In the material below, transcribe every line from the first through the line holding "export HOLD_SLACK_MARGIN = 0.05", exactly, and stop after that line.

◆ **Material provided**
--------
--- config.mk ---
export PLATFORM = sky130hd
export DESIGN_NAME = custom_instruction_units
export DESIGN_NICKNAME = d
export VERILOG_FILES = /design/src/custom_instruction_units.v
export VERILOG_INCLUDE_DIRS = /design/src
export SDC_FILE = /design/constraint.sdc
export NUM_CORES = 2
export LEC_CHECK = 0
export BUFFER_PORTS_ARGS = -buffer_cell sky130_fd_sc_hd__buf_2
export CAP_MARGIN = 20
export CORE_MARGIN = 2
export CORE_UTILIZATION = 43
export DETAILED_ROUTE_END_ITERATION = 16
export HOLD_SLACK_MARGIN = 0.05
export SYNTH_ARGS = -nofsm -noshare
export SYNTH_HDL_FRONTEND = slang
export SYNTH_SLANG_ARGS = --single-unit
--- constraint.sdc ---
create_clock -name clock -period 2.4 [get_ports clock]
set_input_delay 0.12 -clock clock [delete_from_list [all_inputs] [get_ports clock]]
set_output_delay 0.12 -clock clock [all_outputs]
set_load 0.02 [all_outputs]
--- src/ci_units_regs.vh ---
// Purpose: constants for the custom instruction extension units
// Assumes: 8-bit opcode extension field from the processor
// Notes:   floating-point latencies are implementation choices
`ifndef CI_UNITS_REGS_VH
`define CI_UNITS_REGS_VH
`define CI_OP_FP_MUL   8'hFC
`define CI_OP_FP_ADD   8'hFD
`define CI_OP_FP_SUB   8'hFE
`define CI_OP_FP_DIV   8'hFF
`define CI_OP_BYTEREV  8'h00
`define CI_OP_BITREV   8'h01
`define CI_FP_LAT      2'd2
`define CI_DIV_STEPS   5'd25
`define CI_QNAN        32'h7FC0_0000
`endif

--- src/custom_instruction_units.v ---
// Purpose: fixed-function extension units on the custom-instruction port
// Assumes: start is a one-cycle pulse; processor holds operands until done
// Notes:   results truncate, denormals flush to zero, no NaN propagation
`include "ci_units_regs.vh"
module custom_instruction_units #(
  parameter USE_DIV = 0
) (
  input  wire        clock,
  input  wire        arst_n,
  input  wire        start,
  input  wire [7:0]  opx,
  input  wire [31:0] dataa,
  input  wire [31:0] datab,
  output wire        done,
  output wire        busy,
  output wire [31:0] result
);
  // No interrupt-vector unit here, so the one-per-core limit holds
  localparam S_IDLE = 2'd0;
  localparam S_WAIT = 2'd1;
  localparam S_DIV  = 2'd2;

  // Upper six bits all set selects the four fixed float extensions
  function is_fp;
    input [7:0] op;
    begin
      is_fp = (op[7:2] == 6'b111111);
    end
  endfunction

  reg [1:0]  state_ff;
  reg [1:0]  cnt_ff;
  reg [4:0]  dcnt_ff;
  reg        done_ff;
  reg [31:0] result_ff;
  reg [31:0] fres_ff;
  // Divider working state
  reg [24:0] rem_ff;
  reg [25:0] quo_ff;
  reg        dsign_ff;
  reg [9:0]  dexp_ff;

  wire [31:0] byterev = {dataa[7:0], dataa[15:8], dataa[23:16], dataa[31:24]};
  wire [31:0] bitrev;
  genvar gi;
  generate
    for (gi = 0; gi < 32; gi = gi + 1) begin : g_rev
      assign bitrev[gi] = dataa[31-gi];
    end
  endgenerate

  // Operand fields
  wire        sa = dataa[31];
  wire        sb = datab[31] ^ (opx == `CI_OP_FP_SUB);
  wire [7:0]  ea = dataa[30:23];
  wire [7:0]  eb = datab[30:23];
  wire [23:0] ma = (ea == 8'h00) ? 24'h00_0000 : {1'b1, dataa[22:0]};
  wire [23:0] mb = (eb == 8'h00) ? 24'h00_0000 : {1'b1, datab[22:0]};

  // Multiply: plain product lets synthesis pick hard multipliers or logic
  wire [47:0] prod = ma * mb;
  wire [9:0]  pexp = {2'b00, ea} + {2'b00, eb} - 10'd127 + {9'd0, prod[47]};
  wire [22:0] pman = prod[47] ? prod[46:24] : prod[45:23];
  reg  [31:0] mul_res;
  always @* begin
    // Zero exponent would be a denormal, so flush it
    if (ma == 24'h00_0000 || mb == 24'h00_0000 || pexp[9] || pexp == 10'd0)
      mul_res = {sa ^ datab[31], 31'h0000_0000};
    else if (pexp[8] || pexp[7:0] == 8'hFF)
      mul_res = {sa ^ datab[31], 8'hFF, 23'h00_0000};
    else
      mul_res = {sa ^ datab[31], pexp[7:0], pman};
  end

  // Add/subtract with alignment and leading-zero normalise
  wire        swap = {ea, ma} < {eb, mb};
  wire [7:0]  eh = swap ? eb : ea;
  wire [7:0]  ediff = swap ? (eb - ea) : (ea - eb);
  wire [23:0] mh = swap ? mb : ma;
  wire [23:0] ml = swap ? ma : mb;
  wire        sh = swap ? sb : sa;
  // Shifts past the mantissa width are forced to zero; no rounding
  wire [24:0] mls = (ediff > 8'd24) ? 25'd0 : ({1'b0, ml} >> ediff);
  wire [24:0] msum = (sa == sb) ? ({1'b0, mh} + mls) : ({1'b0, mh} - mls);
  reg  [4:0]  lz;
  reg  [31:0] add_res;
  reg  [24:0] nm;
  reg  [9:0]  ne;
  integer     k;
  always @* begin
    // Highest set bit is found last, so lz counts from the top one
    lz = 5'd24;
    for (k = 0; k < 24; k = k + 1)
      if (msum[k])
        lz = 5'd23 - k[4:0];
    nm = 25'd0;
    ne = 10'd0;
    if (msum == 25'd0) begin
      add_res = 32'h0000_0000;
    end else if (msum[24]) begin
      ne = {2'b00, eh} + 10'd1;
      add_res = (ne >= 10'd255) ? {sh, 8'hFF, 23'h00_0000} : {sh, ne[7:0], msum[23:1]};
    end else begin
      nm = msum << lz;
      ne = {2'b00, eh} - {5'd0, lz};
      add_res = (ne[9] || ne == 10'd0) ? {sh, 31'h0000_0000} : {sh, ne[7:0], nm[22:0]};
    end
  end

  // Restoring divide, one quotient bit per cycle
  // Divisor is read on every step, so operands must hold until done
  wire [24:0] rsub = rem_ff - {1'b0, mb};
  wire        do_div = (USE_DIV != 0) && (opx == `CI_OP_FP_DIV);
  // The last bit arrives on the edge that loads the result, so build it
  // from the next quotient rather than the stored one
  wire        qbit    = (rem_ff >= {1'b0, mb});
  wire [25:0] nxt_quo = {quo_ff[24:0], qbit};
  wire [9:0]  qexp = nxt_quo[25] ? dexp_ff : dexp_ff - 10'd1;
  wire [22:0] qman = nxt_quo[25] ? nxt_quo[24:2] : nxt_quo[23:1];
  reg  [31:0] div_res;
  always @* begin
    if (qexp[9] || qexp == 10'd0)
      div_res = {dsign_ff, 31'h0000_0000};
    else if (qexp[8] || qexp[7:0] == 8'hFF)
      div_res = {dsign_ff, 8'hFF, 23'h00_0000};
    else
      div_res = {dsign_ff, qexp[7:0], qman};
  end

  always @(posedge clock or negedge arst_n) begin
    if (!arst_n) begin
      state_ff  <= S_IDLE;
      cnt_ff    <= 2'd0;
      dcnt_ff   <= 5'd0;
      done_ff   <= 1'b0;
      result_ff <= 32'h0000_0000;
      fres_ff   <= 32'h0000_0000;
      rem_ff    <= 25'd0;
      quo_ff    <= 26'd0;
      dsign_ff  <= 1'b0;
      dexp_ff   <= 10'd0;
    end else begin
      done_ff <= 1'b0;
      case (state_ff)
        S_IDLE: begin
          if (start) begin
            // One-cycle units share the result register with the float path
            if (!is_fp(opx)) begin
              done_ff   <= 1'b1;
              result_ff <= (opx == `CI_OP_BITREV) ? bitrev : byterev;
            end else if (opx == `CI_OP_FP_DIV && !do_div) begin
              // Divide not built: answer at once with a quiet NaN
              done_ff   <= 1'b1;
              result_ff <= `CI_QNAN;
            end else if (do_div) begin
              // Zero divisor gives signed infinity, else a zero dividend gives signed zero
              if (mb == 24'h00_0000 || ma == 24'h00_0000) begin
                done_ff   <= 1'b1;
                result_ff <= (mb == 24'h00_0000) ? {sa ^ datab[31], 8'hFF, 23'h00_0000}
                                                 : {sa ^ datab[31], 31'h0000_0000};
              end else begin
                state_ff <= S_DIV;
                dcnt_ff  <= `CI_DIV_STEPS;
                rem_ff   <= {1'b0, ma};
                quo_ff   <= 26'd0;
                dsign_ff <= sa ^ datab[31];
                dexp_ff  <= {2'b00, ea} - {2'b00, eb} + 10'd127;
              end
            end else begin
              state_ff <= S_WAIT;
              cnt_ff   <= `CI_FP_LAT;
              fres_ff  <= (opx == `CI_OP_FP_MUL) ? mul_res : add_res;
            end
          end
        end
        S_WAIT: begin
          // Fixed latency only delays fres_ff, which the datapath fills in the start cycle
          if (cnt_ff == 2'd1) begin
            state_ff  <= S_IDLE;
            done_ff   <= 1'b1;
            result_ff <= fres_ff;
          end
          cnt_ff <= cnt_ff - 2'd1;
        end
        S_DIV: begin
          if (rem_ff >= {1'b0, mb}) begin
            rem_ff <= {rsub[23:0], 1'b0};
            quo_ff <= {quo_ff[24:0], 1'b1};
          end else begin
            rem_ff <= {rem_ff[23:0], 1'b0};
            quo_ff <= {quo_ff[24:0], 1'b0};
          end
          // Counter wraps after the last step; leaving the state hides it
          dcnt_ff <= dcnt_ff - 5'd1;
          if (dcnt_ff == 5'd0) begin
            state_ff  <= S_IDLE;
            done_ff   <= 1'b1;
            result_ff <= div_res;
          end
        end
        // Unused state code falls back to idle
        default: state_ff <= S_IDLE;
      endcase
    end
  end

  // Busy comes straight from the state so a stall shows without delay
  // Result holds the last answer until the next done
  assign done   = done_ff;
  assign busy   = (state_ff != S_IDLE);
  assign result = result_ff;
endmodule // custom_instruction_units

* Yosys cells after proc, flatten, opt, wreduce, memory -nomap -nowiden *
Index checks and enable logic that the tools add are counted.

operators by class
  add/sub/neg operators = 12
  multiply operators = 1
  $lt $le $gt $ge = 4
  equal/unequal tests = 17
  shifts and indexed selects = 2
  muxes and demuxes = 70
  bitwise logic cells = 3
  reductions and logical operators = 24

operator list
  operator            number
  $mux 32             9
  $mux 31             6
  $mux 5              22
  $mux 24             4
  $pmux 32 s3         1
  $mux 25             3
  $logic_not 24->1    2
  $mul 24x24->48      1
  $mux 23             2
  $eq 8x8->1 const B  5
  $lt 32x32->1        1
  $logic_not 10->1    3
  $add 24x25->25      1
  $ge 25x24->1        1
  $logic_not 25->1    1
  $shl 25x5->23       1
  $shr 24x8->25       1
  $sub 24x25->25      1
  $sub 24x24->24      1
  $logic_not 8->1     2
  $mux 2              8
  $mux 8              2
  $sub 8x8->8         2
  $add 10x1->10       1
  30 further kinds    52

storage, ports and cells
  register bits after elaboration = 124
  output and inout port bits = 34
  logic and storage cells = 141

* Logic depth before layout (Yosys ltp) *
  depth after elaboration = 39
  gate-level depth with buffers = 59
  gate-level depth less buffers = 50

* Least setup slack after synthesis *
No wires, ideal clock.

  path kind = in2reg
  start point = in dataa[26]
  end point = reg fres_ff[21]
  arrival = 11.834 ns
  required time = 2.290 ns
  slack = -9.545 ns
  cell stages on the path = 52
  buffers on the path = 7
  cell sequence = or4_4 nor2_1 clkbuf_1 clkbuf_1 buf_1 nor2_1 clkbuf_1 nand2_1 fa_1 inv_1 fa_1 fa_1 fa_1 inv_1 fa_1 fa_1 inv_1 fa_1 [... 16 more ...] inv_1 ha_1 fa_1 a21oi_1 nor2_1 nor2_1 o21bai_1 a21oi_1 o21bai_1 a21oi_1 xnor2_1 nor2_1 a21oi_1 nand2b_1 nor2_1 a32o_1 a41oi_1 o41ai_1

on the way
  longest elaborated chain between the ends = 39

ends and longest elaborated chain
  what                                              line                                                          source
  start, declared                                   custom_instruction_units.v:12                                 input wire [31:0] dataa,
  $logic_not 8->1                                   custom_instruction_units.v:57                                 wire [23:0] ma = (ea == 8'h00) ? 24'h00_0000 : {1'b1, dataa[22:0]};
  $mux 24                                           custom_instruction_units.v:57
  $lt 32x32->1                                      custom_instruction_units.v:76                                 wire swap = {ea, ma} < {eb, mb};
  $mux 24 or $mux 8 (tied branches)                 custom_instruction_units.v:80, custom_instruction_units.v:78
  $shr 24x8->25 or $gt 8x5->1 (tied branches)       custom_instruction_units.v:83                                 wire [24:0] mls = (ediff > 8'd24) ? 25'd0 : ({1'b0, ml} >> ediff);
  $mux 25                                           custom_instruction_units.v:83
  $sub 24x25->25 or $add 24x25->25 (tied branches)  custom_instruction_units.v:84                                 wire [24:0] msum = (sa == sb) ? ({1'b0, mh} + mls) : ({1'b0, mh} - mls);
  $mux 25                                           custom_instruction_units.v:84
  $mux 4 (2 in series)                              custom_instruction_units.v:94                                 if (msum[k])
  $mux 5 (22 in series)                             custom_instruction_units.v:94
  $sub 8x5->9                                       custom_instruction_units.v:105                                ne = {2'b00, eh} - {5'd0, lz};
  $logic_not 10->1                                  custom_instruction_units.v:106                                add_res = (ne[9] || ne == 10'd0) ? {sh, 31'h0000_0000} : {sh, ne[7:0], nm[22:0]};
  $logic_or 1x1->1                                  custom_instruction_units.v:106
  $mux 31                                           custom_instruction_units.v:106
  $mux 31                                           custom_instruction_units.v:100                                end else if (msum[24]) begin
  $mux 32                                           custom_instruction_units.v:98                                 if (msum == 25'd0) begin
  $mux 32 *                                         custom_instruction_units.v:172                                fres_ff <= (opx == `CI_OP_FP_MUL) ? mul_res : add_res;
  end signal, assigned                              custom_instruction_units.v:172
  end, declared                                     custom_instruction_units.v:36                                 reg [31:0] fres_ff;

Mark *: on every way between the ends. The rest lies on a longest branch, timed or not.
A chain may end at the register's enable or synchronous reset.

* Worst setup path after layout *
  start point = in dataa[26]
  end point = reg fres_ff[13]

Same word-level chain as after synthesis.

==> out/results.txt <==
number of nets in the layout - 5,628
pin count of the biggest net entering global routing - 69
Worst Hold End - state_ff[0]$_DFFE_PN0P_
multiplexer area fraction after synthesis - 0.06877
violated checks - negative setup slack
Tot GR Track Use - 0.3418
final-layout fill cell count - 6,723
CP Capture Type - flip-flop
CP peak stage delay - 0.56 ns
Post-DRT Antenna Nets - 0
Mapped Cells - 3,944
Fin Setup TNS - -242.99 ns
post-synthesis cell type count - 106
Synth area leader - fa_1
sequential area share after synthesis - 0.05330
Critical R2R Capture - result[11]$_DFFE_PN0P_
post-synthesis adder-cell area fraction - 0.4148
Root Driver - clkbuf_16
Async S/R FF share, synth - 1.000
Placed Area - 0.04008 sq mm
die area - 0.07645 sq mm
R2R setup slack - 0.34 ns
initial antenna violation count - 2
Worst Skew - 0.005629 ns
Yosys Warn Count - 0
routability cong. - 1.064
H-tree depth - 3
Core Region - 0.07321 sq mm
hold crit path type - in -> reg
Starting DRT DRC Count - 3,491
final setup fails - 32
total gr overflow - 0
row count - 99
clock buffer depth - 2
crit path DAT - 10.46 ns
DP Worst Slack - -8.972 ns
clk_lat worst skew - 0.34 ns
first-pass GRT wire length - 199.9 mm
min cycle time layout - 10.26 ns
Register-to-Register Path Depth - 7
final hold violations - 0
worst setup path category - in -> reg
drt pass-1 iters - 6
Worst Path Max Fanout - 8
min-delay src - start
Slew headroom - 0.3458
Fmax - 0.09751 GHz
Max Cap Violations - 0
Post-route DRC - 0
Synth Flop Type - dfrtp_1
outcome - finished, violations left
Vias/cell - 5.735
worst r2r src - state_ff[0]$_DFFE_PN0P_
fraction of layout cells with a size suffix above 1 - 0.2933
Synth top cells by count - inv_1, nand2_1, fa_1
Sink Count - 68
DP Cell Count - 5,677
DP Wirelength - 112.2 mm
drt wl/cell - 23.12 um
Synth top area share - 0.3047
Critical Path Most Common Cell - fa_1
IO Pins - 109
Worst Path Required - 2.60 ns
Synth area leaders - fa_1, ha_1, inv_1
final worst path period share - 4.273
most frequent cell after synthesis - inv_1
Post-Syn Nets - 4,786
hold depth - 3
Initial Util - 0.4361
RSZ-0062 raised after global routing - yes
Detailed Route WL - 133.0 mm
post-synthesis simple-gate area fraction - 0.2021
Syn Area/Cell - 8.095 sq um
clk slew on worst S/H paths - 0.07 ns
fin cells - 5,751
Post-Layout Inst Area - 0.04193 sq mm
largest family of logic cells by synthesized area - adder cells
Max Slew Vio Count - 0
Compound-Gate Fraction of Synth Area - 0.1333
Post-Syn Area - 0.03193 sq mm
EDFF count, synth - 0
Die X - 276.5 um
DR vias - 32.98k
Worst Tran Pin Value - 0.9777 ns
port buffer count - 108
Final WS setup - -7.856 ns
Die Ht - 276.5 um
area delta synth->final - 31.32%
critical path's slowest cell - fa_1
TritonCTS Buffers - 9
Synth Area in XOR/XNOR - 0.02057
Critical Path Start - dataa[26]
vias in the first global route - 32.85k
FF+latch count, synth - 68
Setup crit start kind - primary input
CTS tree - yes
registers in the layout, summed over array words and instances, names as in the netlist:
signal,flops
cnt_ff,2
done,1
fres_ff,32
result,32
state_ff,1
layer usage:
| layer | vias to the layer above | wire (um) | GRT usage |
|---|---|---|---|
| met4 | 2 | 7774 | 0.1529 |
| met3 | 425 | 12000 | 0.04521 |
| li1 | 14656 | - | - |
| met5 | - | 13 | 0 |
| met2 | 1823 | 60200 | 0.5562 |
| met1 | 16074 | 53010 | 0.4543 |
cell families after synthesis:
group | after synthesis
flip-flops | 68
AO/OA/AOI/OAI | 621
AND/OR/NAND/NOR | 1351
multiplexers | 191
XOR/XNOR | 75
buffers and inverters | 871
adder cells (fa/ha/maj) | 767
placed cells by master, fill, tap and decap left out, types with 35 or more instances in the layout:
cell type and instances:
a21o_1 48, a21oi_1 124, and2_1 173, and3_1 47, buf_2 107, buf_4 913, dfrtp_1 68, fa_1 479
ha_1 262, inv_1 615, mux2_2 64, mux2i_1 106, nand2_1 517, nand3_1 80, nor2_1 232, nor3_1 72
o211ai_1 35, o21ai_0 97, xnor2_1 47
worst max-delay path by stage:
stage                              end  slack, ns  cells after the start
2_1_floorplan  fres_ff[20]$_DFFE_PN0P_      -7.88                     51
3_3_place_gp    fres_ff[4]$_DFFE_PN0P_      -8.82                     49
3_5_place_dp    fres_ff[4]$_DFFE_PN0P_      -8.97                     47
4_1_cts         fres_ff[7]$_DFFE_PN0P_      -7.72                     50
5_1_grt        fres_ff[13]$_DFFE_PN0P_      -8.17                     52
6_report       fres_ff[13]$_DFFE_PN0P_      -7.86                     51
final cells by class:
class	count	area [sq um]	area share
Clock buffer	10	239.0	0.005700
Inverter	633	2402	0.05729
Sequential cell	68	1702	0.04058
Timing Repair inverter	1	3.754	0.00008952
Timing Repair Buffer	1068	8234	0.1964
Clock inverter	6	95.09	0.002268
Multi-Input combinational cell	3005	28050	0.6690
Antenna cell	1	2.502	0.00005968
Tap cell	959	1200	0.02862
repair_timing:
| action | 4_1_cts | 5_1_grt |
|---|---|---|
| cloned | 3 | 0 |
| endpoints found under the hold margin | 68 | 0 |
| pin swaps | 65 | 55 |
| gates resized for setup | 140 | 71 |
| buffers inserted | 37 | 22 |
| hold buffers | 1 | 0 |
| endpoints found under the setup margin | 32 | 32 |
metrics by stage:
step / util / hold slack [ns]
after floorplan: - / -0.1756
after global placement: 0.5474 / 0.1765
after detailed placement: 0.5475 / 0.1798
after CTS: 0.5666 / 0.1312
after global routing: 0.5727 / 0.1767
final: 0.5727 / 0.1418
critical path, delay by kind of cell:
kind            cells  cell delay, ns
simple gates       11            2.13
fa+ha+maj          10            4.11
compound gates     17            2.89
buf+inv            13            1.16
Power is left out: the tool's default activity adds up to more than one toggle a clock period on the data nets, which glitch-free logic cannot reach.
--------
◆ **Answer to this problem**
--- config.mk ---
export PLATFORM = sky130hd
export DESIGN_NAME = custom_instruction_units
export DESIGN_NICKNAME = d
export VERILOG_FILES = /design/src/custom_instruction_units.v
export VERILOG_INCLUDE_DIRS = /design/src
export SDC_FILE = /design/constraint.sdc
export NUM_CORES = 2
export LEC_CHECK = 0
export BUFFER_PORTS_ARGS = -buffer_cell sky130_fd_sc_hd__buf_2
export CAP_MARGIN = 20
export CORE_MARGIN = 2
export CORE_UTILIZATION = 43
export DETAILED_ROUTE_END_ITERATION = 16
export HOLD_SLACK_MARGIN = 0.05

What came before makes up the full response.